Saved data entries
'''

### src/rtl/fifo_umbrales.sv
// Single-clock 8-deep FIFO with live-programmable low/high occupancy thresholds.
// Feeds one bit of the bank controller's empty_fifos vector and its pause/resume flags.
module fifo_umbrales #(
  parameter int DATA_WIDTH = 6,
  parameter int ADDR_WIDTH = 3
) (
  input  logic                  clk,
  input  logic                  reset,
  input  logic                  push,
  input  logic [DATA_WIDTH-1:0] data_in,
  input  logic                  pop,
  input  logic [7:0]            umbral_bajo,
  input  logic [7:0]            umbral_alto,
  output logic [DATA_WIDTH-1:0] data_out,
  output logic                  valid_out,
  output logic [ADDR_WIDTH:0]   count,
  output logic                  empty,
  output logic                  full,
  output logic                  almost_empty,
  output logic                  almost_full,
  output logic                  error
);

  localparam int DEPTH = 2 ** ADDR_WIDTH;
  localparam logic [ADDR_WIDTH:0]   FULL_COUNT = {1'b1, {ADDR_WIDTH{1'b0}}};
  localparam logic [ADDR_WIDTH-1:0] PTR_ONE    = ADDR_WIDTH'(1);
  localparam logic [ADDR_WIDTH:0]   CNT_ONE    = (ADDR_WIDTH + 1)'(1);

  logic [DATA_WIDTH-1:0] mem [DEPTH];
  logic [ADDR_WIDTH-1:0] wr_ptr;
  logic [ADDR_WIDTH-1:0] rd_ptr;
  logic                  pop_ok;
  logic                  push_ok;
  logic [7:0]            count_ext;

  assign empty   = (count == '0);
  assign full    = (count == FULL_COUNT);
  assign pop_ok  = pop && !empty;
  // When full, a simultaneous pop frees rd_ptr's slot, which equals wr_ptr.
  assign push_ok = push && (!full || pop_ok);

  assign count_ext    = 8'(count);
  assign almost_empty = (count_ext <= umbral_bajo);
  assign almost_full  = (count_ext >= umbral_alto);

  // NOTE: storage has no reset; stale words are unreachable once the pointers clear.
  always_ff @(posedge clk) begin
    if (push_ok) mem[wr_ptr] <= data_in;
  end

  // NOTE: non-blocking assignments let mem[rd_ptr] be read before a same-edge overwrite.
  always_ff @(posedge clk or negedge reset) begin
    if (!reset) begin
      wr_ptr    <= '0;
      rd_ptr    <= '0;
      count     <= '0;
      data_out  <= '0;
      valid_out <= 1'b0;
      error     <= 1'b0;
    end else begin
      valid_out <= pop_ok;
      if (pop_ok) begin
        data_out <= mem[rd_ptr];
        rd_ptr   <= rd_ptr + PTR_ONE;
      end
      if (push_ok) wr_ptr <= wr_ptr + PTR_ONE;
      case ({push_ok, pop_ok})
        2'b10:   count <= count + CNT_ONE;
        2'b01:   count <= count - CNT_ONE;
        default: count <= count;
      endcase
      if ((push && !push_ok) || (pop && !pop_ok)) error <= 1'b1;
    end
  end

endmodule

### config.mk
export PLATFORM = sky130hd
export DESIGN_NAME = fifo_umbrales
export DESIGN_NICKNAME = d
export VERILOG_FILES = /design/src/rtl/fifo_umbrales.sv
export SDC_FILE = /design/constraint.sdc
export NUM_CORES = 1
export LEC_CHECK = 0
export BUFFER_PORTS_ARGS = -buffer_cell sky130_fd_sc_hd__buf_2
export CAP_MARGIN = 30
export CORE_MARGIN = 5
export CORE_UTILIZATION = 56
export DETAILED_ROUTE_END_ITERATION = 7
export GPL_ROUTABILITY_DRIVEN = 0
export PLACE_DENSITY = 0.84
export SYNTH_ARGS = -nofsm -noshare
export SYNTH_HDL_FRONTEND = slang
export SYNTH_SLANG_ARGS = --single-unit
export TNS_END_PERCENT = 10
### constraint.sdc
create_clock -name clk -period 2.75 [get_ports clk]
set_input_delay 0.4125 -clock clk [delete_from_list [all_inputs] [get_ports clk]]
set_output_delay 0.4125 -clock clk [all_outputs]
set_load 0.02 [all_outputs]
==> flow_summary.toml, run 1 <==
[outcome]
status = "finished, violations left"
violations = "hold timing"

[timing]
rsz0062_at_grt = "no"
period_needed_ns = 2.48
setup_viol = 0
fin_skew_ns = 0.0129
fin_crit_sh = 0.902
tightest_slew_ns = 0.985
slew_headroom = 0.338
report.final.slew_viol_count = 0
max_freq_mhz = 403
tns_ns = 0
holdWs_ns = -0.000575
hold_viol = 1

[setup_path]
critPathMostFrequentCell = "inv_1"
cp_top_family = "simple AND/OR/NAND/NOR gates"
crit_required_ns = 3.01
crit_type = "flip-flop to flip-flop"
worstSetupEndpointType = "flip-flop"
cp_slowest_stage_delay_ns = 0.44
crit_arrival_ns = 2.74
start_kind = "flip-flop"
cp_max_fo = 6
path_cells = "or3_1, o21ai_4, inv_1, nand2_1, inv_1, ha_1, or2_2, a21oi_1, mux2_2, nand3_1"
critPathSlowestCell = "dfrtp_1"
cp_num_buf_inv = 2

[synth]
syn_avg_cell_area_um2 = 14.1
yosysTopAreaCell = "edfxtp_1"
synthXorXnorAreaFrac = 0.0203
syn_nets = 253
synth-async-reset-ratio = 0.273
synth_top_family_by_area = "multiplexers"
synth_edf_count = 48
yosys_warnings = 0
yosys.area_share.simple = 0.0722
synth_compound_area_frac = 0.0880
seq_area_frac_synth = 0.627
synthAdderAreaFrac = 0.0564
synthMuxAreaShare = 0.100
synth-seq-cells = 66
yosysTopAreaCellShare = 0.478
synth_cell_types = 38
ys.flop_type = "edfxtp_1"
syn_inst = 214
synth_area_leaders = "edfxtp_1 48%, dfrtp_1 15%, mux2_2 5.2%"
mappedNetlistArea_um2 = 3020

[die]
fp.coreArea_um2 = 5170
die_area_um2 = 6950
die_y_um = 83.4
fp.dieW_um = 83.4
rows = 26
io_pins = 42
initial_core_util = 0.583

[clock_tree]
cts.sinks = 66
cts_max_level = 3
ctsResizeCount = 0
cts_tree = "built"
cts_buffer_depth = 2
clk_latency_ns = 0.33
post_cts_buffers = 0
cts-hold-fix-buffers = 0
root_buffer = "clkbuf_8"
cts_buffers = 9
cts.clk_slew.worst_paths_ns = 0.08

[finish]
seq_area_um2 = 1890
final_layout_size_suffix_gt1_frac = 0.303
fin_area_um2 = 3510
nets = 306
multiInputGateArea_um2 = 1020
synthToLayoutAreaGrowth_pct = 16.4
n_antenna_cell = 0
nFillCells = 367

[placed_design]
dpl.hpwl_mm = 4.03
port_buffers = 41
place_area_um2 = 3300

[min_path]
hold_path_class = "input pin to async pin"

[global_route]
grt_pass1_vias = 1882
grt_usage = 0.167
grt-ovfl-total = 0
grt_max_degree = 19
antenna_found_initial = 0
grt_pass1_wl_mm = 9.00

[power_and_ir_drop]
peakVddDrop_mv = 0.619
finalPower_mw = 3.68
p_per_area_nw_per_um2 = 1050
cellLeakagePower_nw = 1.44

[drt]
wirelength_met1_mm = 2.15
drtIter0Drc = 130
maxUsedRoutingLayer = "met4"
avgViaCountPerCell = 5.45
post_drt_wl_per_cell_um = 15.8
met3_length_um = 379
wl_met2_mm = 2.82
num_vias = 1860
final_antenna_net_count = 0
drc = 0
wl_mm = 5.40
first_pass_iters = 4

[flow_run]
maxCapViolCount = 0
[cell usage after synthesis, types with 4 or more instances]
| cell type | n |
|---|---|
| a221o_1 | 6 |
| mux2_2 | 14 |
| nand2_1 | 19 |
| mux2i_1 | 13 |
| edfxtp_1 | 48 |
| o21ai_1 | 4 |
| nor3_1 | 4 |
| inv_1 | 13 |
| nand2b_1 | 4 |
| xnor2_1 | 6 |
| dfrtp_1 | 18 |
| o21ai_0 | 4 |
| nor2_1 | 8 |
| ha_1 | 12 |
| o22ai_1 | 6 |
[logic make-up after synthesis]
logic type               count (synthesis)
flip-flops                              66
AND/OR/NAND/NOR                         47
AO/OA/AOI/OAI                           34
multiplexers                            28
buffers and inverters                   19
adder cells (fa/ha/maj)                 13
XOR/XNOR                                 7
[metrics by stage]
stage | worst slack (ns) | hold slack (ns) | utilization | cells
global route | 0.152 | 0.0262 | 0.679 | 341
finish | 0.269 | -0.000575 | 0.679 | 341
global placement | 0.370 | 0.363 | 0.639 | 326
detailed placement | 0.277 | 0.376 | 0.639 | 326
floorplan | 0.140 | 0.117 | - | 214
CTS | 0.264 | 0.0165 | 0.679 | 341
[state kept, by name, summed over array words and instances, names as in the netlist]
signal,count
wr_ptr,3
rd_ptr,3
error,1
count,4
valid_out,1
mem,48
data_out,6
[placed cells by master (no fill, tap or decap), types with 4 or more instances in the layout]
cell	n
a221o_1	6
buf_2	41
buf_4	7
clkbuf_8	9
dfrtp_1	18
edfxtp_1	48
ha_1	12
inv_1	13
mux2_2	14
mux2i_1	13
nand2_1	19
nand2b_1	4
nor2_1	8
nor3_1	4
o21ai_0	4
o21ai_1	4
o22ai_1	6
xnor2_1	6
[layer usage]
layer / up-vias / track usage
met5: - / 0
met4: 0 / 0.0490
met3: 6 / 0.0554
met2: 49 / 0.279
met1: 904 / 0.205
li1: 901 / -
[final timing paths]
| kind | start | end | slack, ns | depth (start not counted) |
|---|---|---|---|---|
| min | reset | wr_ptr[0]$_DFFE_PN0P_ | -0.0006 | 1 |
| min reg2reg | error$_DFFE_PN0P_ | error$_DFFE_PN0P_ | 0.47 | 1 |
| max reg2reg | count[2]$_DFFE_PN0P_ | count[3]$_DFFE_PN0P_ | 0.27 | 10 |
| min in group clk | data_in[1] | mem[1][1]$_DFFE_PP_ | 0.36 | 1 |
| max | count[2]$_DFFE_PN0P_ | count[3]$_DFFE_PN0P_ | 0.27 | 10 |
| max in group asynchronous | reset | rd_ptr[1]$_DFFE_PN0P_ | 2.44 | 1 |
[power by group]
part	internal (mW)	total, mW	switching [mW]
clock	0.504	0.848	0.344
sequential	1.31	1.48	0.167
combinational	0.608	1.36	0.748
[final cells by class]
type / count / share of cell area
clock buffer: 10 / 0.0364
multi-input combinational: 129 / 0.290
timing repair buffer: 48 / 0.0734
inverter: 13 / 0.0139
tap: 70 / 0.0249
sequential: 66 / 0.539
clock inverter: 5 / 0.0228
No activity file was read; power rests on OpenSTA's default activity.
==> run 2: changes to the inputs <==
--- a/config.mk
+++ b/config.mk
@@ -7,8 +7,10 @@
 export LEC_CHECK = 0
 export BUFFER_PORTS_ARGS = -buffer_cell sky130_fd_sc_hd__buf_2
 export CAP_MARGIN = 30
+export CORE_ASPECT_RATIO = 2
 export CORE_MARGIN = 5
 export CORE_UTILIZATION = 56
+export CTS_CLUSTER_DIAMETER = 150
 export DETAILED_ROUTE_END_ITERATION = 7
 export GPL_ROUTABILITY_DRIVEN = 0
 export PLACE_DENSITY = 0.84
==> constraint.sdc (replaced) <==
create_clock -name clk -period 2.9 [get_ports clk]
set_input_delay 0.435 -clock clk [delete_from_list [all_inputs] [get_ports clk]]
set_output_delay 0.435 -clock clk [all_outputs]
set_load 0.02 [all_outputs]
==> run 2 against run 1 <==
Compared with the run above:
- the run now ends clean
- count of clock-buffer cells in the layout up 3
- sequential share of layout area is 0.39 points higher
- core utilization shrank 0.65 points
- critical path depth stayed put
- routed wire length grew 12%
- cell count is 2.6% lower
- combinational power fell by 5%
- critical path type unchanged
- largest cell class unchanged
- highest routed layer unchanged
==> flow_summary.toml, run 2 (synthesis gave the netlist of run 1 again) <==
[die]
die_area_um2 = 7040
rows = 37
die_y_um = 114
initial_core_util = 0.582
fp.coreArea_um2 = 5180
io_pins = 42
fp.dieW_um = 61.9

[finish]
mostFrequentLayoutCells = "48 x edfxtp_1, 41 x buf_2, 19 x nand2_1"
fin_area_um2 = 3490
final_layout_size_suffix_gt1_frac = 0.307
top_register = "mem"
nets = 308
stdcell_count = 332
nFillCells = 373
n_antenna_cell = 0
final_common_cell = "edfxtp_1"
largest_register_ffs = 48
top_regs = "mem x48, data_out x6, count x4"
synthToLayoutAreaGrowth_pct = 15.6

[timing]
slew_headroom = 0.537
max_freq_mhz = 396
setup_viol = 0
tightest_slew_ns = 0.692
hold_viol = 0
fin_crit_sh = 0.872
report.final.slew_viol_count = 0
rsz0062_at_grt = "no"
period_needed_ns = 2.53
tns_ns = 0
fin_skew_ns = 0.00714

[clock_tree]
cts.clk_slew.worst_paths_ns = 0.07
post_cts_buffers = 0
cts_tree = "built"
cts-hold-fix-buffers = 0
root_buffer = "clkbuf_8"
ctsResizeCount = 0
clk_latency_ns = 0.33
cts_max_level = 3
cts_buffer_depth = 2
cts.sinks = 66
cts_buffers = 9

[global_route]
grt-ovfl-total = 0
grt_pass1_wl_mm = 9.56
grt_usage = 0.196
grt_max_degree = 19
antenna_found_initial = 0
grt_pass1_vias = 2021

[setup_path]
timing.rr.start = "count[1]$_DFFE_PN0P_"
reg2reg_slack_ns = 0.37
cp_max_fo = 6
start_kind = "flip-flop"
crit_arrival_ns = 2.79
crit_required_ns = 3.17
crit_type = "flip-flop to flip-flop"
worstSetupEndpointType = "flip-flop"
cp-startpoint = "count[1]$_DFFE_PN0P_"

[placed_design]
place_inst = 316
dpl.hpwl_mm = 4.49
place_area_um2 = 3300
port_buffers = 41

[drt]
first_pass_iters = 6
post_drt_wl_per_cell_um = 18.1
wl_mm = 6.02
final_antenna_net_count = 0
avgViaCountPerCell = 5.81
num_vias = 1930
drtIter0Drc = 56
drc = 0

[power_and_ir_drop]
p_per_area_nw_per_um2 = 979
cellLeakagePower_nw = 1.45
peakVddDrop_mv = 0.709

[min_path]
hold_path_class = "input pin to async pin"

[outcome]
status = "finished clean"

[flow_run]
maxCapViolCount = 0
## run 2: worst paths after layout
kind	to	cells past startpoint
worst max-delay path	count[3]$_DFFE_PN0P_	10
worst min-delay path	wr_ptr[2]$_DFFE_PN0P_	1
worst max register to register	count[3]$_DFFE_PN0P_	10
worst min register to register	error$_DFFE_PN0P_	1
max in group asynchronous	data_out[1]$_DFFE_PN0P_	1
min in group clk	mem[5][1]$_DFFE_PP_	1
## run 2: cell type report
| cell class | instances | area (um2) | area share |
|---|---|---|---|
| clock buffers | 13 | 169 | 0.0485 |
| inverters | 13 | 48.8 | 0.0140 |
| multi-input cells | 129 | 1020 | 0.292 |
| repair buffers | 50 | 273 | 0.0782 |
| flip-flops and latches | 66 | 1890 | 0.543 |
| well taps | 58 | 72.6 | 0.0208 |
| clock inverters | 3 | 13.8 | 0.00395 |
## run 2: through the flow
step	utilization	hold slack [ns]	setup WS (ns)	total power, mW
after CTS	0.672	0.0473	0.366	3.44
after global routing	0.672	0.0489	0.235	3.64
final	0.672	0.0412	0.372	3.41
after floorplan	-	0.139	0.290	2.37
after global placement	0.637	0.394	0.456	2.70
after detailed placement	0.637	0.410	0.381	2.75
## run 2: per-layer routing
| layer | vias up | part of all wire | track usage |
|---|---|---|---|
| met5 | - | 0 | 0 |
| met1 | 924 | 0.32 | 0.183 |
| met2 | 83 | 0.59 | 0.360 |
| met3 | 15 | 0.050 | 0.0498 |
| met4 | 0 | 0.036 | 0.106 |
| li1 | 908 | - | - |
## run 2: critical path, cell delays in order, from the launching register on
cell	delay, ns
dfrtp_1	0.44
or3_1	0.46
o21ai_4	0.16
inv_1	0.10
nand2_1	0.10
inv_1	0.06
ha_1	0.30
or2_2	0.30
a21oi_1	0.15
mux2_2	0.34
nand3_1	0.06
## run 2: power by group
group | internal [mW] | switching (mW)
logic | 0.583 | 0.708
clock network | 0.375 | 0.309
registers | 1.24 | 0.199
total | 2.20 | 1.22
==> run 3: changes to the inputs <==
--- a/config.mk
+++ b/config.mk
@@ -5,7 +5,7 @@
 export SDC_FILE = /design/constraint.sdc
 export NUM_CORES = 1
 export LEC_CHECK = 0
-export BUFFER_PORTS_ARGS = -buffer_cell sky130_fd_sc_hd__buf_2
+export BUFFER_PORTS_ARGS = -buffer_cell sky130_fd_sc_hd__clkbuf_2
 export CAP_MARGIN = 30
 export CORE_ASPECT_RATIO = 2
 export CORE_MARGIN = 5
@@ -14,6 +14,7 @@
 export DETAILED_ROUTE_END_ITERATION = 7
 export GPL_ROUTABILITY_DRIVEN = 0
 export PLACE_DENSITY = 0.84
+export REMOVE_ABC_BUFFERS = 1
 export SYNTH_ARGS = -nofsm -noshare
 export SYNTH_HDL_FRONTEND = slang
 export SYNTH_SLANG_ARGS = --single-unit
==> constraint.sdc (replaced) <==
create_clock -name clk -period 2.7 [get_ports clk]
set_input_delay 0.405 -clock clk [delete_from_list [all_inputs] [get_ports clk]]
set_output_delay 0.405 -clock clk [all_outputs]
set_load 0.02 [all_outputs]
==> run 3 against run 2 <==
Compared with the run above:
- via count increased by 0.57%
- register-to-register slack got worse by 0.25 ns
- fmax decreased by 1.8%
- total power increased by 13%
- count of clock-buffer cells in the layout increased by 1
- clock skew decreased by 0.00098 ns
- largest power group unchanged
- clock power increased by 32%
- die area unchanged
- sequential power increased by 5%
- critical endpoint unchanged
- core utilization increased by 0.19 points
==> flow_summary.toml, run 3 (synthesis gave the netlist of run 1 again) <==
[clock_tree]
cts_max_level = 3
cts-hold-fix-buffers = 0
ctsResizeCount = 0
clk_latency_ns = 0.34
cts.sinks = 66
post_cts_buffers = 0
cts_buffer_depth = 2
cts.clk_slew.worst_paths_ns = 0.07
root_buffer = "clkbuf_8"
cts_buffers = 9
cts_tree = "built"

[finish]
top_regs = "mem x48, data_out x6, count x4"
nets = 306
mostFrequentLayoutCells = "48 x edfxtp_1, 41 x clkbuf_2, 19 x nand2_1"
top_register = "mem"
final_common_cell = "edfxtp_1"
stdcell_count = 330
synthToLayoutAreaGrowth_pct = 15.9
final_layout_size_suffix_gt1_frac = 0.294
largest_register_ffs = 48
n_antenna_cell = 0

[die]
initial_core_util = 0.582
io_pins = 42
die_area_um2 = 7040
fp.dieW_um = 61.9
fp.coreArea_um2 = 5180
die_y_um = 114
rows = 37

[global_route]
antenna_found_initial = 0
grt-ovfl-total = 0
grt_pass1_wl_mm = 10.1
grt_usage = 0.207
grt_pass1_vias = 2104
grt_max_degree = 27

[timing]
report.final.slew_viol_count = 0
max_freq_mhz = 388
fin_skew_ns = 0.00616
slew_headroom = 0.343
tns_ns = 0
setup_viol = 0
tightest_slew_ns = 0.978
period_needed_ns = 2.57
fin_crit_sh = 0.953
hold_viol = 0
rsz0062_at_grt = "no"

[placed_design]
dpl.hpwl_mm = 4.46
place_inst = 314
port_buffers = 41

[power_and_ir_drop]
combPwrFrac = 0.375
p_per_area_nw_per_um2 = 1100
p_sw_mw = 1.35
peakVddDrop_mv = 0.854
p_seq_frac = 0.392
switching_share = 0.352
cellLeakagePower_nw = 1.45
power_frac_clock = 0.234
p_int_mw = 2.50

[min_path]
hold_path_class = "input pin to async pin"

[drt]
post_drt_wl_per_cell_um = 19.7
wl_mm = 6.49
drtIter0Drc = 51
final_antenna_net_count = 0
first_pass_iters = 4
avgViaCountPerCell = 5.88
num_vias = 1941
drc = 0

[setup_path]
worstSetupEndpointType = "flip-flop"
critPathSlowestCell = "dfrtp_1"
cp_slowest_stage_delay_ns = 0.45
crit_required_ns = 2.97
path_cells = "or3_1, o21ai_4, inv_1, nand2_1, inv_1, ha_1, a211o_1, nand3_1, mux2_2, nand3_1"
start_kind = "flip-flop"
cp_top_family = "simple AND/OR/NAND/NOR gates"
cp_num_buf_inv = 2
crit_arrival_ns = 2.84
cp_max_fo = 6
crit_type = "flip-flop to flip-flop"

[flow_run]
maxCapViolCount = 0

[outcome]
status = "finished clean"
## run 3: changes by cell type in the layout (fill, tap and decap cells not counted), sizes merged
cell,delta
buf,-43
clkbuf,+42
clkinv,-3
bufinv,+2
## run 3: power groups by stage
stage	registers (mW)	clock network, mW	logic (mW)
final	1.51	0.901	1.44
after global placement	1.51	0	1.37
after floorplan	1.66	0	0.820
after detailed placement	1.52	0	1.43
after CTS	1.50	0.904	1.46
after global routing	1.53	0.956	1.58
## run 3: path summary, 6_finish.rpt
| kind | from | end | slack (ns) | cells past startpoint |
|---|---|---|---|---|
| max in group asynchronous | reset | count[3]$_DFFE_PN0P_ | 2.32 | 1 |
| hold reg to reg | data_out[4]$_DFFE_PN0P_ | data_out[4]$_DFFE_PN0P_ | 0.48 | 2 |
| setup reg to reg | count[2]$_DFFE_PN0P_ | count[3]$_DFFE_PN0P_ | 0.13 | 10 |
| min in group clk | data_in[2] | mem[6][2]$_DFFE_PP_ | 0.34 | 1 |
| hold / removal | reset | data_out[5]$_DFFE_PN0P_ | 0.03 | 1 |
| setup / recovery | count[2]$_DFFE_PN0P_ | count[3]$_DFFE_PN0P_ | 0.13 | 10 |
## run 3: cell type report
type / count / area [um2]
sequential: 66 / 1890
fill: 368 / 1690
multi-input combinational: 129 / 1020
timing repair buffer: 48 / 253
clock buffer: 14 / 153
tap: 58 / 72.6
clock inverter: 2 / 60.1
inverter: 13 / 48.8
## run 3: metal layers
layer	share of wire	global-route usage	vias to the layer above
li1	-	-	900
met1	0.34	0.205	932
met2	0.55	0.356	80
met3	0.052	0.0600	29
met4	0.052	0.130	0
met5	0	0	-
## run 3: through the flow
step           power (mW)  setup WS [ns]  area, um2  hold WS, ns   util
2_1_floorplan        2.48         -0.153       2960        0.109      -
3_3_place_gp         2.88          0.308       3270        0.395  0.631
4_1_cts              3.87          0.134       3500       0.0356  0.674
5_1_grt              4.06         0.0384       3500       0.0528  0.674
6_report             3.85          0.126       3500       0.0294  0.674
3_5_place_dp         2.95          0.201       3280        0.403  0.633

'''
'''

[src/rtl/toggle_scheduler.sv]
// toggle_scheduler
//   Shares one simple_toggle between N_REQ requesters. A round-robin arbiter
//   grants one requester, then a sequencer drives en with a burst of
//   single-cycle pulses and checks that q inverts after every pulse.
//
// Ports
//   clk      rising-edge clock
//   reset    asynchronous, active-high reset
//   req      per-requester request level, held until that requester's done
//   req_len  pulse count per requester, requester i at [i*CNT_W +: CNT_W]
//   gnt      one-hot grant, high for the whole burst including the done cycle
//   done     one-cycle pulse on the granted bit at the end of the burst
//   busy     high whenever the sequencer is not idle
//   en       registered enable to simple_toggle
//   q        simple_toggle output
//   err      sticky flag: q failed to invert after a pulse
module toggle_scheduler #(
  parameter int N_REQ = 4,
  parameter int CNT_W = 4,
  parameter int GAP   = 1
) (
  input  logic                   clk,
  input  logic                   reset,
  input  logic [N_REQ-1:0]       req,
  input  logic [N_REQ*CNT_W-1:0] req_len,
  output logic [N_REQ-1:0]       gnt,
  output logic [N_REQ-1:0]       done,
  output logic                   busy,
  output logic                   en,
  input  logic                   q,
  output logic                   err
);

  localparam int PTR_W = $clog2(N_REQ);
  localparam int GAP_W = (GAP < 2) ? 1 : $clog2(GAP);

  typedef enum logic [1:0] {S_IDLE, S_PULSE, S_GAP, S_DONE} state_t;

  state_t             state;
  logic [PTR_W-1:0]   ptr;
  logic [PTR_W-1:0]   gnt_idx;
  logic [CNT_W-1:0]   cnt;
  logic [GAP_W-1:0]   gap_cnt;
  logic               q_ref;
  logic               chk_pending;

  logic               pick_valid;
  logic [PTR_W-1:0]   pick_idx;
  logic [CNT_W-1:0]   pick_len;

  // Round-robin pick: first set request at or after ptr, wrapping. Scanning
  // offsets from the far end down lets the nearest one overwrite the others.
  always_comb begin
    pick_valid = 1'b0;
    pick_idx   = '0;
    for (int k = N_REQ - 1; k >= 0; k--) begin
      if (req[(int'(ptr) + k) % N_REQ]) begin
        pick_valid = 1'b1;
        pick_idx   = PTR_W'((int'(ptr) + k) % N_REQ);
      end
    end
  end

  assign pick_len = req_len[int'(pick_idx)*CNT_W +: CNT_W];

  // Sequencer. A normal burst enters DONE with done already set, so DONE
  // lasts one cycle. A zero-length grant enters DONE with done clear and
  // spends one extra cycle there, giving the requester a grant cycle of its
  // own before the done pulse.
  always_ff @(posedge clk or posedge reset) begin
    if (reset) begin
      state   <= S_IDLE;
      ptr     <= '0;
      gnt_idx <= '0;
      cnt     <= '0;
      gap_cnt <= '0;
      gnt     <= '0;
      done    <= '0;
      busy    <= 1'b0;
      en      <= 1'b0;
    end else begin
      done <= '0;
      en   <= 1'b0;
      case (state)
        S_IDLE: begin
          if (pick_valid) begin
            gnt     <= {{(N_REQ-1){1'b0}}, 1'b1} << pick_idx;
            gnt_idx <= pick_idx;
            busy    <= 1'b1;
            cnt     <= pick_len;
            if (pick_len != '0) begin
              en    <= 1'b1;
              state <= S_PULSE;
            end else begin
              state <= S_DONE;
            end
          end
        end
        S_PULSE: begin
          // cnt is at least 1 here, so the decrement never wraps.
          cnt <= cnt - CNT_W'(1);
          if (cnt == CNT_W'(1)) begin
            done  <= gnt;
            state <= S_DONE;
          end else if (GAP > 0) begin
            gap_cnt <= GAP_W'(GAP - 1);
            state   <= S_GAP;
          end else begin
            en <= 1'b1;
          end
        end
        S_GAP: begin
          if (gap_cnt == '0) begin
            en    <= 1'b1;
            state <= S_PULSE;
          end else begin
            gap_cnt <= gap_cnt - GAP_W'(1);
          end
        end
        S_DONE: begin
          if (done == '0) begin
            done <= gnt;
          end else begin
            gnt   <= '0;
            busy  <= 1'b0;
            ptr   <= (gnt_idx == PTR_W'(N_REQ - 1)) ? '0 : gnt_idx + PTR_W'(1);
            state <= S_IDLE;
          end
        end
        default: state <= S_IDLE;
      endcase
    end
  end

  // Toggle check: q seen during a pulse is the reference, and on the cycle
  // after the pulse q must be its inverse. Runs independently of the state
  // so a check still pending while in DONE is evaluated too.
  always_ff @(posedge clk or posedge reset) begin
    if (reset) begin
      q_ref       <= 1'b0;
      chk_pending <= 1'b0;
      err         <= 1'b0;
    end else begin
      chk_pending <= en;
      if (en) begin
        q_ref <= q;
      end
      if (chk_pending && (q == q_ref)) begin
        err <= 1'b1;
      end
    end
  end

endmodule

'''

▶ _AIM OF THE TASK_: Could you write out, exactly as they stand, only the lines above that begin at the line with "localparam logic [ADDR_WIDTH-1:0]" and stop after the line with "export DESIGN_NICKNAME = d"?

▶ _SOLVED PROBLEM_:
  localparam logic [ADDR_WIDTH-1:0] PTR_ONE    = ADDR_WIDTH'(1);
  localparam logic [ADDR_WIDTH:0]   CNT_ONE    = (ADDR_WIDTH + 1)'(1);

  logic [DATA_WIDTH-1:0] mem [DEPTH];
  logic [ADDR_WIDTH-1:0] wr_ptr;
  logic [ADDR_WIDTH-1:0] rd_ptr;
  logic                  pop_ok;
  logic                  push_ok;
  logic [7:0]            count_ext;

  assign empty   = (count == '0);
  assign full    = (count == FULL_COUNT);
  assign pop_ok  = pop && !empty;
  // When full, a simultaneous pop frees rd_ptr's slot, which equals wr_ptr.
  assign push_ok = push && (!full || pop_ok);

  assign count_ext    = 8'(count);
  assign almost_empty = (count_ext <= umbral_bajo);
  assign almost_full  = (count_ext >= umbral_alto);

  // NOTE: storage has no reset; stale words are unreachable once the pointers clear.
  always_ff @(posedge clk) begin
    if (push_ok) mem[wr_ptr] <= data_in;
  end

  // NOTE: non-blocking assignments let mem[rd_ptr] be read before a same-edge overwrite.
  always_ff @(posedge clk or negedge reset) begin
    if (!reset) begin
      wr_ptr    <= '0;
      rd_ptr    <= '0;
      count     <= '0;
      data_out  <= '0;
      valid_out <= 1'b0;
      error     <= 1'b0;
    end else begin
      valid_out <= pop_ok;
      if (pop_ok) begin
        data_out <= mem[rd_ptr];
        rd_ptr   <= rd_ptr + PTR_ONE;
      end
      if (push_ok) wr_ptr <= wr_ptr + PTR_ONE;
      case ({push_ok, pop_ok})
        2'b10:   count <= count + CNT_ONE;
        2'b01:   count <= count - CNT_ONE;
        default: count <= count;
      endcase
      if ((push && !push_ok) || (pop && !pop_ok)) error <= 1'b1;
    end
  end

endmodule

### config.mk
export PLATFORM = sky130hd
export DESIGN_NAME = fifo_umbrales
export DESIGN_NICKNAME = d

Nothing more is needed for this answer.